• Dataset extract
◇ ◇ ◇ ◇ ◇ ◇ ◇
===== flow/run.sh =====
#!/bin/bash
# OpenROAD 26Q1-2900-gdf79404cd8, Yosys 0.63+post, stock flow scripts
make -C /OpenROAD-flow-scripts/flow DESIGN_CONFIG=/design/flow/config.mk WORK_HOME=/design/flow/orfs finish

===== flow/config.mk =====
export PLATFORM = sky130hd
export DESIGN_NAME = st3_alu
export DESIGN_NICKNAME = st3_alu
export VERILOG_FILES = /design/flow/design.v
export SDC_FILE = /design/flow/constraint.sdc
export NUM_CORES = 4
export LEC_CHECK = 1
export CORE_UTILIZATION = 40

===== flow/constraint.sdc =====
current_design st3_alu

set clk_period 76.2
set clk_io_pct 0.2

create_clock -name clk0 -period $clk_period

set non_clock_inputs [all_inputs -no_clocks]
set_input_delay [expr $clk_period * $clk_io_pct] -clock clk0 $non_clock_inputs
set_output_delay [expr $clk_period * $clk_io_pct] -clock clk0 [all_outputs]
**constraint.sdc**
```tcl
current_design st2_hazard_unit

set clk_period 7.7
set clk_io_pct 0.2

create_clock -name clk0 -period $clk_period

set non_clock_inputs [all_inputs -no_clocks]
set_input_delay [expr $clk_period * $clk_io_pct] -clock clk0 $non_clock_inputs
set_output_delay [expr $clk_period * $clk_io_pct] -clock clk0 [all_outputs]
```
**config.mk**
```make
export PLATFORM = sky130hd
export DESIGN_NAME = st2_hazard_unit
export DESIGN_NICKNAME = st2_hazard_unit
export VERILOG_FILES = /design/flow/design.v
export SDC_FILE = /design/flow/constraint.sdc
export NUM_CORES = 4
export LEC_CHECK = 1
export CORE_AREA = 10 10 87 87
export DIE_AREA = 0 0 97 97
```
**run.sh**
```bash
#!/bin/bash
# OpenROAD 26Q1-2900-gdf79404cd8, Yosys 0.63+post, stock flow scripts
make -C /OpenROAD-flow-scripts/flow DESIGN_CONFIG=/design/flow/config.mk WORK_HOME=/design/flow/orfs finish
```
===== flow/design.v =====
module im(clk, rst, address, inst);  
input clk, rst;
input [15:0] address;
output [15:0] inst;
parameter totalIM = 100;  
integer i;
reg [15:0] mem [0: totalIM - 1];  
reg [15:0] inst;
always @ (posedge clk or negedge rst)
begin
	if(~rst)
	begin
		mem[0] <= 16'hF120;  
		mem[2] <= 16'hF121;  
		mem[4] <= 16'h93FF;  
		mem[6] <= 16'h134C;  
		mem[8] <= 16'hF564;  
		mem[10] <= 16'hF155;  
		mem[12] <= 16'hFFF1;  
		mem[14] <= 16'hF487;  
		mem[16] <= 16'hF428;  
		mem[18] <= 16'h9402;  
		mem[20] <= 16'hA694;  
		mem[22] <= 16'hD696;  
		mem[24] <= 16'hC696;  
		mem[26] <= 16'h6704;  
		mem[28] <= 16'hFB10;  
		mem[30] <= 16'h5705;  
		mem[32] <= 16'hFB20;  
		mem[34] <= 16'h4702;  
		mem[36] <= 16'hF110;  
		mem[38] <= 16'hF110;  
		mem[40] <= 16'hC890;  
		mem[42] <= 16'hF880;  
		mem[44] <= 16'hD892;  
		mem[46] <= 16'hCA92;  
		mem[48] <= 16'hFCC0;  
		mem[50] <= 16'hFDD1;  
		mem[52] <= 16'hFCD0;  
		mem[54] <= 16'hEFFF;  
	end
	else
		inst <= mem[address];
	end
endmodule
◇ ◇ ◇ ◇ ◇ ◇ ◇
• Your goal
All that is needed is the material, repeated exactly.

• Result for this exercise
===== flow/run.sh =====
#!/bin/bash
# OpenROAD 26Q1-2900-gdf79404cd8, Yosys 0.63+post, stock flow scripts
make -C /OpenROAD-flow-scripts/flow DESIGN_CONFIG=/design/flow/config.mk WORK_HOME=/design/flow/orfs finish

===== flow/config.mk =====
export PLATFORM = sky130hd
export DESIGN_NAME = st3_alu
export DESIGN_NICKNAME = st3_alu
export VERILOG_FILES = /design/flow/design.v
export SDC_FILE = /design/flow/constraint.sdc
export NUM_CORES = 4
export LEC_CHECK = 1
export CORE_UTILIZATION = 40

===== flow/constraint.sdc =====
current_design st3_alu

set clk_period 76.2
set clk_io_pct 0.2

create_clock -name clk0 -period $clk_period

set non_clock_inputs [all_inputs -no_clocks]
set_input_delay [expr $clk_period * $clk_io_pct] -clock clk0 $non_clock_inputs
set_output_delay [expr $clk_period * $clk_io_pct] -clock clk0 [all_outputs]
**constraint.sdc**
```tcl
current_design st2_hazard_unit

set clk_period 7.7
set clk_io_pct 0.2

create_clock -name clk0 -period $clk_period

set non_clock_inputs [all_inputs -no_clocks]
set_input_delay [expr $clk_period * $clk_io_pct] -clock clk0 $non_clock_inputs
set_output_delay [expr $clk_period * $clk_io_pct] -clock clk0 [all_outputs]
```
**config.mk**
```make
export PLATFORM = sky130hd
export DESIGN_NAME = st2_hazard_unit
export DESIGN_NICKNAME = st2_hazard_unit
export VERILOG_FILES = /design/flow/design.v
export SDC_FILE = /design/flow/constraint.sdc
export NUM_CORES = 4
export LEC_CHECK = 1
export CORE_AREA = 10 10 87 87
export DIE_AREA = 0 0 97 97
```
**run.sh**
```bash
#!/bin/bash
# OpenROAD 26Q1-2900-gdf79404cd8, Yosys 0.63+post, stock flow scripts
make -C /OpenROAD-flow-scripts/flow DESIGN_CONFIG=/design/flow/config.mk WORK_HOME=/design/flow/orfs finish
```
===== flow/design.v =====
module im(clk, rst, address, inst);  
input clk, rst;
input [15:0] address;
output [15:0] inst;
parameter totalIM = 100;  
integer i;
reg [15:0] mem [0: totalIM - 1];  
reg [15:0] inst;
always @ (posedge clk or negedge rst)
begin
	if(~rst)
	begin
		mem[0] <= 16'hF120;  
		mem[2] <= 16'hF121;  
		mem[4] <= 16'h93FF;  
		mem[6] <= 16'h134C;  
		mem[8] <= 16'hF564;  
		mem[10] <= 16'hF155;  
		mem[12] <= 16'hFFF1;  
		mem[14] <= 16'hF487;  
		mem[16] <= 16'hF428;  
		mem[18] <= 16'h9402;  
		mem[20] <= 16'hA694;  
		mem[22] <= 16'hD696;  
		mem[24] <= 16'hC696;  
		mem[26] <= 16'h6704;  
		mem[28] <= 16'hFB10;  
		mem[30] <= 16'h5705;  
		mem[32] <= 16'hFB20;  
		mem[34] <= 16'h4702;  
		mem[36] <= 16'hF110;  
		mem[38] <= 16'hF110;  
		mem[40] <= 16'hC890;  
		mem[42] <= 16'hF880;  
		mem[44] <= 16'hD892;  
		mem[46] <= 16'hCA92;  
		mem[48] <= 16'hFCC0;  
		mem[50] <= 16'hFDD1;  
		mem[52] <= 16'hFCD0;  
		mem[54] <= 16'hEFFF;  
	end
	else
		inst <= mem[address];
	end
endmodule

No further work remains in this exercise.